Tocris Bioscience Extends Range of Light-Sensitive Caged Compounds Developed by Columbia University
News Mar 10, 2010
Tocris Bioscience and Columbia University has announced that they have expanded their license agreement to include RuBi-Glutamate and RuBi-4AP, two additional novel caged compounds with significant applications for basic science research.
Caged compounds are biologically-relevant molecules rendered inactive by a photolabile bond to a chemical group (the “cage”). Typically, the active molecule can be “uncaged” by breaking this bond with light, resulting in activation of the compound. Photorelease of caged bioactive molecules is a tool for studying molecular mechanisms, as pre-determined amounts of such molecules can be delivered at precise, controllable time points.
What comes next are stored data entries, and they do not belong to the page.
$ cat config.mk
export PLATFORM = sky130hd
export DESIGN_NAME = mvm_seq_ctrl
export DESIGN_NICKNAME = d
export VERILOG_FILES = /design/src/rtl/mvm_seq_ctrl.sv
export SDC_FILE = /design/constraint.sdc
export NUM_CORES = 1
export LEC_CHECK = 0
export CORE_MARGIN = 2
export CORE_UTILIZATION = 46
export CTS_CLUSTER_DIAMETER = 30
export CTS_CLUSTER_SIZE = 16
export DETAILED_ROUTE_END_ITERATION = 7
export GPL_ROUTABILITY_DRIVEN = 0
export HOLD_SLACK_MARGIN = 0.06
export PLACE_DENSITY_LB_ADDON = 0.12
export SYNTH_ARGS = -nofsm -noshare
export SYNTH_HDL_FRONTEND = slang
export SYNTH_SLANG_ARGS = --single-unit
$ cat constraint.sdc
create_clock -name clk -period 1.6 [get_ports clk]
set_clock_uncertainty 0.15 [all_clocks]
set_input_delay 0.24 -clock clk [delete_from_list [all_inputs] [get_ports clk]]
set_output_delay 0.24 -clock clk [all_outputs]
set_load 0.02 [all_outputs]
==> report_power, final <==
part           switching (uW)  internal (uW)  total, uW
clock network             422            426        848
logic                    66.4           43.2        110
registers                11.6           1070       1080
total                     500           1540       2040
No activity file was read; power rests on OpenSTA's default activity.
### src/rtl/if_fetch_stage.sv
// Instruction-fetch stage: owns the PC, addresses the instruction memory
// combinationally and captures the returned word into the IF/ID register.
// Optional macro IF_PERF_CNT_EN adds FetchCount/BubbleCount outputs.
module if_fetch_stage #(
  parameter logic [31:0] RESET_PC   = 32'h0000_0000,
  parameter int unsigned IMEM_WORDS = 128
) (
  input  logic        Clk,
  input  logic        Reset,
  input  logic        Stall,
  input  logic        Redirect,
  input  logic [31:0] RedirectTarget,
  output logic [31:0] IMemAddress,
  input  logic [31:0] IMemInstruction,
  output logic [31:0] IFID_Instruction,
  output logic [31:0] IFID_PCPlus4,
  output logic        IFID_Valid,
`ifdef IF_PERF_CNT_EN
  output logic [31:0] FetchCount,
  output logic [31:0] BubbleCount,
`endif
  output logic        Halted
);

  // First byte address past the end of the program store.
  localparam logic [31:0] LIMIT = 32'(IMEM_WORDS) << 2;

  logic [31:0] r_pc, w_pc_d;
  logic [31:0] r_instr, w_instr_d;
  logic [31:0] r_pc4, w_pc4_d;
  logic        r_valid, w_valid_d;
  logic        r_halted, w_halted_d;
  logic        w_load_fetch;
  logic        w_load_bubble;
  logic [31:0] w_target;
  logic [31:0] w_pc_plus4;

  assign w_target   = {RedirectTarget[31:2], 2'b00};
  assign w_pc_plus4 = r_pc + 32'd4;

  // Next-state selection, priority Redirect > Halted > Stall > normal fetch.
  always_comb begin
    w_pc_d        = r_pc;
    w_instr_d     = r_instr;
    w_pc4_d       = r_pc4;
    w_valid_d     = r_valid;
    w_halted_d    = r_halted;
    w_load_fetch  = 1'b0;
    w_load_bubble = 1'b0;
    if (Redirect) begin
      w_pc_d        = w_target;
      w_halted_d    = (w_target >= LIMIT);
      w_load_bubble = 1'b1;
    end else if (r_halted) begin
      w_load_bubble = 1'b1;
    end else if (Stall) begin
      // Everything holds.
    end else if (r_pc < LIMIT) begin
      w_pc_d       = w_pc_plus4;
      w_instr_d    = IMemInstruction;
      w_pc4_d      = w_pc_plus4;
      w_valid_d    = 1'b1;
      w_load_fetch = 1'b1;
    end else begin
      w_halted_d    = 1'b1;
      w_load_bubble = 1'b1;
    end
    if (w_load_bubble) begin
      w_instr_d = 32'd0;
      w_pc4_d   = 32'd0;
      w_valid_d = 1'b0;
    end
  end

  // PC, IF/ID register and sticky halt flag.
  always_ff @(posedge Clk or posedge Reset) begin
    if (Reset) begin
      r_pc     <= RESET_PC;
      r_instr  <= 32'd0;
      r_pc4    <= 32'd0;
      r_valid  <= 1'b0;
      r_halted <= 1'b0;
    end else begin
      r_pc     <= w_pc_d;
      r_instr  <= w_instr_d;
      r_pc4    <= w_pc4_d;
      r_valid  <= w_valid_d;
      r_halted <= w_halted_d;
    end
  end

`ifdef IF_PERF_CNT_EN
  logic [31:0] r_fetch_cnt;
  logic [31:0] r_bubble_cnt;

  // Performance counters; stall cycles load neither.
  always_ff @(posedge Clk or posedge Reset) begin
    if (Reset) begin
      r_fetch_cnt  <= 32'd0;
      r_bubble_cnt <= 32'd0;
    end else begin
      if (w_load_fetch)  r_fetch_cnt  <= r_fetch_cnt + 32'd1;
      if (w_load_bubble) r_bubble_cnt <= r_bubble_cnt + 32'd1;
    end
  end

  assign FetchCount  = r_fetch_cnt;
  assign BubbleCount = r_bubble_cnt;
`endif

  assign IMemAddress      = r_pc;
  assign IFID_Instruction = r_instr;
  assign IFID_PCPlus4     = r_pc4;
  assign IFID_Valid       = r_valid;
  assign Halted           = r_halted;

endmodule
<file path="src/rtl/cal_fifo_pkg.sv">
// rtl/cal_fifo_pkg.sv - shared constants and helpers for calibrator FIFOs
package cal_fifo_pkg;

    function automatic int clog2(input int value);
        int res;
        int v;
        res = 0;
        v = value - 1;
        while (v > 0) begin
            res = res + 1;
            v = v >> 1;
        end
        return res;
    endfunction

    localparam int CAL_FIFO_WIDTH      = 32;
    localparam int CAL_FIFO_DEPTH      = 128;
    localparam int CAL_FIFO_DEPTH_LOG2 = clog2(CAL_FIFO_DEPTH);
    localparam int CAL_FIFO_PIPE_MAX   = 1;

endpackage

</file>
<file path="src/rtl/cal_sdp_ram.sv">
// rtl/cal_sdp_ram.sv - simple dual-port RAM, registered read, optional output register
module cal_sdp_ram
    import cal_fifo_pkg::*;
#(
    parameter int WIDTH      = CAL_FIFO_WIDTH,
    parameter int DEPTH_LOG2 = CAL_FIFO_DEPTH_LOG2,
    parameter int PIPE       = 1
) (
    input  logic                  clk,
    input  logic                  rst,
    input  logic                  we,
    input  logic [DEPTH_LOG2-1:0] waddr,
    input  logic [WIDTH-1:0]      wdata,
    input  logic                  re,
    input  logic [DEPTH_LOG2-1:0] raddr,
    input  logic                  oe,
    output logic [WIDTH-1:0]      rdata
);

    localparam int DEPTH = 1 << DEPTH_LOG2;

    logic [WIDTH-1:0] mem [0:DEPTH-1];
    logic [WIDTH-1:0] rd_q;

    always_ff @(posedge clk) begin
        if (we) begin
            mem[waddr] <= wdata;
        end
    end

    // Read register only loads on an accepted read so downstream data holds between reads.
    always_ff @(posedge clk or posedge rst) begin
        if (rst) begin
            rd_q <= '0;
        end else if (re) begin
            rd_q <= mem[raddr];
        end
    end

    generate
        if (PIPE != 0) begin : g_out_reg
            logic [WIDTH-1:0] out_q;
            always_ff @(posedge clk or posedge rst) begin
                if (rst) begin
                    out_q <= '0;
                end else if (oe) begin
                    out_q <= rd_q;
                end
            end
            assign rdata = out_q;
        end else begin : g_no_out_reg
            logic unused_oe;
            assign unused_oe = oe;
            assign rdata     = rd_q;
        end
    endgenerate

endmodule

</file>
<file path="src/rtl/cal_sync_fifo.sv">
// rtl/cal_sync_fifo.sv - single-clock calibrator FIFO with registered flags, count and error pulses
module cal_sync_fifo
    import cal_fifo_pkg::*;
#(
    parameter int WIDTH      = CAL_FIFO_WIDTH,
    parameter int DEPTH_LOG2 = CAL_FIFO_DEPTH_LOG2,
    parameter int PIPE       = 1,
    parameter int AFULL_TH   = 120,
    parameter int AEMPTY_TH  = 8
) (
    input  logic                  CLOCK,
    input  logic                  RESET,
    input  logic                  CLEAR,
    input  logic [WIDTH-1:0]      WDATA,
    input  logic                  WE,
    input  logic                  RE,
    output logic [WIDTH-1:0]      RDATA,
    output logic                  RVALID,
    output logic                  FULL,
    output logic                  AFULL,
    output logic                  EMPTY,
    output logic                  AEMPTY,
    output logic [DEPTH_LOG2:0]   COUNT,
    output logic                  OVERFLOW,
    output logic                  UNDERFLOW
);

    localparam int DEPTH = 1 << DEPTH_LOG2;
    localparam logic [DEPTH_LOG2:0] DEPTH_C  = (DEPTH_LOG2+1)'(DEPTH);
    localparam logic [DEPTH_LOG2:0] AFULL_C  = (DEPTH_LOG2+1)'(AFULL_TH);
    localparam logic [DEPTH_LOG2:0] AEMPTY_C = (DEPTH_LOG2+1)'(AEMPTY_TH);

    generate
        if (AEMPTY_TH < 0 || AEMPTY_TH >= AFULL_TH || AFULL_TH > DEPTH) begin : g_bad_thresholds
            $error("cal_sync_fifo: thresholds must satisfy 0 <= AEMPTY_TH < AFULL_TH <= DEPTH");
        end
        if (PIPE < 0 || PIPE > CAL_FIFO_PIPE_MAX) begin : g_bad_pipe
            $error("cal_sync_fifo: PIPE out of range");
        end
        if (WIDTH < 1 || WIDTH > 64 || DEPTH_LOG2 < 1 || DEPTH_LOG2 > 12) begin : g_bad_size
            $error("cal_sync_fifo: WIDTH or DEPTH_LOG2 out of range");
        end
    endgenerate

    logic [DEPTH_LOG2-1:0] wptr;
    logic [DEPTH_LOG2-1:0] rptr;
    logic [DEPTH_LOG2:0]   count_nxt;
    logic                  wr_acc;
    logic                  rd_acc;
    logic                  rd_v1;

    // Decisions use the registered flags; CLEAR suppresses both ports.
    assign wr_acc = WE && !FULL && !CLEAR;
    assign rd_acc = RE && !EMPTY && !CLEAR;

    always_comb begin
        count_nxt = COUNT;
        case ({wr_acc, rd_acc})
            2'b10:   count_nxt = COUNT + (DEPTH_LOG2+1)'(1);
            2'b01:   count_nxt = COUNT - (DEPTH_LOG2+1)'(1);
            default: count_nxt = COUNT;
        endcase
    end

    always_ff @(posedge CLOCK or posedge RESET) begin
        if (RESET) begin
            wptr      <= '0;
            rptr      <= '0;
            COUNT     <= '0;
            FULL      <= 1'b0;
            AFULL     <= 1'b0;
            EMPTY     <= 1'b1;
            AEMPTY    <= 1'b1;
            OVERFLOW  <= 1'b0;
            UNDERFLOW <= 1'b0;
            rd_v1     <= 1'b0;
            RVALID    <= 1'b0;
        end else if (CLEAR) begin
            wptr      <= '0;
            rptr      <= '0;
            COUNT     <= '0;
            FULL      <= 1'b0;
            AFULL     <= 1'b0;
            EMPTY     <= 1'b1;
            AEMPTY    <= 1'b1;
            OVERFLOW  <= 1'b0;
            UNDERFLOW <= 1'b0;
            rd_v1     <= 1'b0;
            RVALID    <= 1'b0;
        end else begin
            if (wr_acc) wptr <= wptr + DEPTH_LOG2'(1);
            if (rd_acc) rptr <= rptr + DEPTH_LOG2'(1);
            COUNT     <= count_nxt;
            FULL      <= (count_nxt == DEPTH_C);
            AFULL     <= (count_nxt >= AFULL_C);
            EMPTY     <= (count_nxt == '0);
            AEMPTY    <= (count_nxt <= AEMPTY_C);
            OVERFLOW  <= WE && FULL;
            UNDERFLOW <= RE && EMPTY;
            rd_v1     <= rd_acc;
            RVALID    <= (PIPE == 0) ? rd_acc : rd_v1;
        end
    end

    // Output register only advances for reads that survive a flush, so RDATA holds on squash.
    cal_sdp_ram #(
        .WIDTH      (WIDTH),
        .DEPTH_LOG2 (DEPTH_LOG2),
        .PIPE       (PIPE)
    ) u_ram (
        .clk   (CLOCK),
        .rst   (RESET),
        .we    (wr_acc),
        .waddr (wptr),
        .wdata (WDATA),
        .re    (rd_acc),
        .raddr (rptr),
        .oe    (rd_v1 && !CLEAR),
        .rdata (RDATA)
    );

endmodule
</file>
RuBi-Glutamate, a ruthenium-bipyridine-trimethylphosphine caged glutamate, is excited by visible wavelengths and releases glutamate, the brain’s main neurotransmitter, after one- or two-photon excitation. It possesses a high quantum efficiency and can be used at low concentrations, partly avoiding blockade of GABAergic transmission seen with other caged glutamate compounds. RuBi-Glutamate also displays high spatial resolution and generates excitatory responses in individual dendritic spines with physiological kinetics. RuBi-Glutamate is one of the fastest caged glutamate compounds yet developed, releasing glutamate in tens of nanoseconds.
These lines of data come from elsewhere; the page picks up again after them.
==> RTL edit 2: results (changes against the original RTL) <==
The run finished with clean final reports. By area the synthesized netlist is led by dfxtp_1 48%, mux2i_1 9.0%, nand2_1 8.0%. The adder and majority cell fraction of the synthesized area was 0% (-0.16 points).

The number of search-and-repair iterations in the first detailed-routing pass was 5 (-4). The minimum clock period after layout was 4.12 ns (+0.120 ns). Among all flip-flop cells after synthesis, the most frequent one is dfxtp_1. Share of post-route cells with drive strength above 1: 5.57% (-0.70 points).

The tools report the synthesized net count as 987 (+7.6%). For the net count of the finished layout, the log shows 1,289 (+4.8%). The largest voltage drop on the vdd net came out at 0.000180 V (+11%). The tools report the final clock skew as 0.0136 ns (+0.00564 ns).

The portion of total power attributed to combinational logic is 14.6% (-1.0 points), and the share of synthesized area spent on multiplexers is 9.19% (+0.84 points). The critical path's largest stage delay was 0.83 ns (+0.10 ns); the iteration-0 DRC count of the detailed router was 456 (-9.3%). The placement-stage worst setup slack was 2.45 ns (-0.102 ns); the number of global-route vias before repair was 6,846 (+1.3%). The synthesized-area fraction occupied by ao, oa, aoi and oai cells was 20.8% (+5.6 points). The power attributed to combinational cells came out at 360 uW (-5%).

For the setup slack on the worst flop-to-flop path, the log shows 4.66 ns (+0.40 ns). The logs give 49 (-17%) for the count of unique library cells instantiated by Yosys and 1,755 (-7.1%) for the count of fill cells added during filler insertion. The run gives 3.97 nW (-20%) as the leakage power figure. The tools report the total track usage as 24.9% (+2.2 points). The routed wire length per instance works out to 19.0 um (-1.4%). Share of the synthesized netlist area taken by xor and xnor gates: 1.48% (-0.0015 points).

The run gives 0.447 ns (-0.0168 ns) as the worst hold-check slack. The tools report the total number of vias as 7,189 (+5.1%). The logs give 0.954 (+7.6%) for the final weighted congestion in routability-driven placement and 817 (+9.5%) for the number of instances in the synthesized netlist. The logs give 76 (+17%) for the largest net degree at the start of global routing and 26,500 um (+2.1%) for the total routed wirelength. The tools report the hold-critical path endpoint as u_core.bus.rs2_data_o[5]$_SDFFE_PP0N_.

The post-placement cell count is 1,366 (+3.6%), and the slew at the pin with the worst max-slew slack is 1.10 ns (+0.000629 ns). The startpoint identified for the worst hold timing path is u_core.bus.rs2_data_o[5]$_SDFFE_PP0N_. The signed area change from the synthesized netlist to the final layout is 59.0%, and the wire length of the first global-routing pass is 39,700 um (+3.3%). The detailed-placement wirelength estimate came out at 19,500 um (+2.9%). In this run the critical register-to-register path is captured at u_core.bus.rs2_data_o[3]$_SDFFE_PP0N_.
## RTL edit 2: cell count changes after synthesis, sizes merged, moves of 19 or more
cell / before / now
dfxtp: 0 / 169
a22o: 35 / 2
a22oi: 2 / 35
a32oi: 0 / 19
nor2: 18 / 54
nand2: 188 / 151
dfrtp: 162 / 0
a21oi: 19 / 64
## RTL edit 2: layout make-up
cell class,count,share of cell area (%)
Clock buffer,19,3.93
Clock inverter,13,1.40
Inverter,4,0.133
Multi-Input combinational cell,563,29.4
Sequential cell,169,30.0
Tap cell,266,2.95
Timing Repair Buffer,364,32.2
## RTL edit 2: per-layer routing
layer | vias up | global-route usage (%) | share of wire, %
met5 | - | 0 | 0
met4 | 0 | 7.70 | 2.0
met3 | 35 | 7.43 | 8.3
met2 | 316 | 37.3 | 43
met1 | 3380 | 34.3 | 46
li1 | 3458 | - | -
<file path="config.mk">
export PLATFORM = sky130hd
export DESIGN_NAME = solver_result_collector
export DESIGN_NICKNAME = d
export VERILOG_FILES = /design/src/rtl/solver_result_collector.sv
export SDC_FILE = /design/constraint.sdc
export NUM_CORES = 1
export LEC_CHECK = 0
export CORE_MARGIN = 2
export CORE_UTILIZATION = 42
export DETAILED_ROUTE_END_ITERATION = 8
export GPL_ROUTABILITY_DRIVEN = 0
export PLACE_DENSITY = 0.87
export SLEW_MARGIN = 5
export SYNTH_ARGS = -nofsm -noshare
export SYNTH_HDL_FRONTEND = slang
export SYNTH_SLANG_ARGS = --single-unit
</file>
<file path="constraint.sdc">
create_clock -name clock -period 1.77 [get_ports clock]
set_input_delay 0.177 -clock clock [delete_from_list [all_inputs] [get_ports clock]]
set_output_delay 0.177 -clock clock [all_outputs]
set_load 0.05 [all_outputs]
</file>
RuBi-4AP, a water soluble ruthenium-bipyridine-triphenylphosphine caged 4-aminopyridine (4-AP), is also excited by visible wavelengths and has two-photon uncaging capabilities under physiological conditions. RuBi-4AP releases 4-AP, a voltage-dependent K+ channel blocker. These channels control synaptic release and are crucial for the normal functioning of the nervous system.
“Compared to currently available ultraviolet (UV) light-sensitive caged compounds, RuBi-Glutamate and RuBi-4AP, along with the previously licensed RuBi-GABA, can all be uncaged using longer wavelengths of light, e.g. blue or even green light,, resulting in less scattering and allowing the light source to penetrate deeper into living tissue. This could be key for their future use in vivo,” says Rafael Yuste, M.D., Ph.D., a professor in the Department of Biological Sciences at Columbia University and an investigator of the Howard Hughes Medical Institute and a co-inventor of the technology, along with colleague Dr. Roberto Etchenique, a professor in the Department of Inorganic Chemistry at the University of Buenos Aires.
Duncan Crawford, Tocris’ Chief Scientific Officer, says, “We know that there is a great deal of interest in caging technology from the global research community. By making these novel products available to scientists, we hope to facilitate new and exciting discoveries in the basic mechanisms underlying fundamental biological processes.”
“Understanding these processes may also expand investigation of these compounds for clinical applications,” suggests Beth Kauderer, the licensing officer at Columbia Technology Ventures who negotiated the agreement. “4AP is now approved for treating certain neurodegenerative syndromes; it is possible that caged 4AP compounds may be employed for more selective, safer therapies.”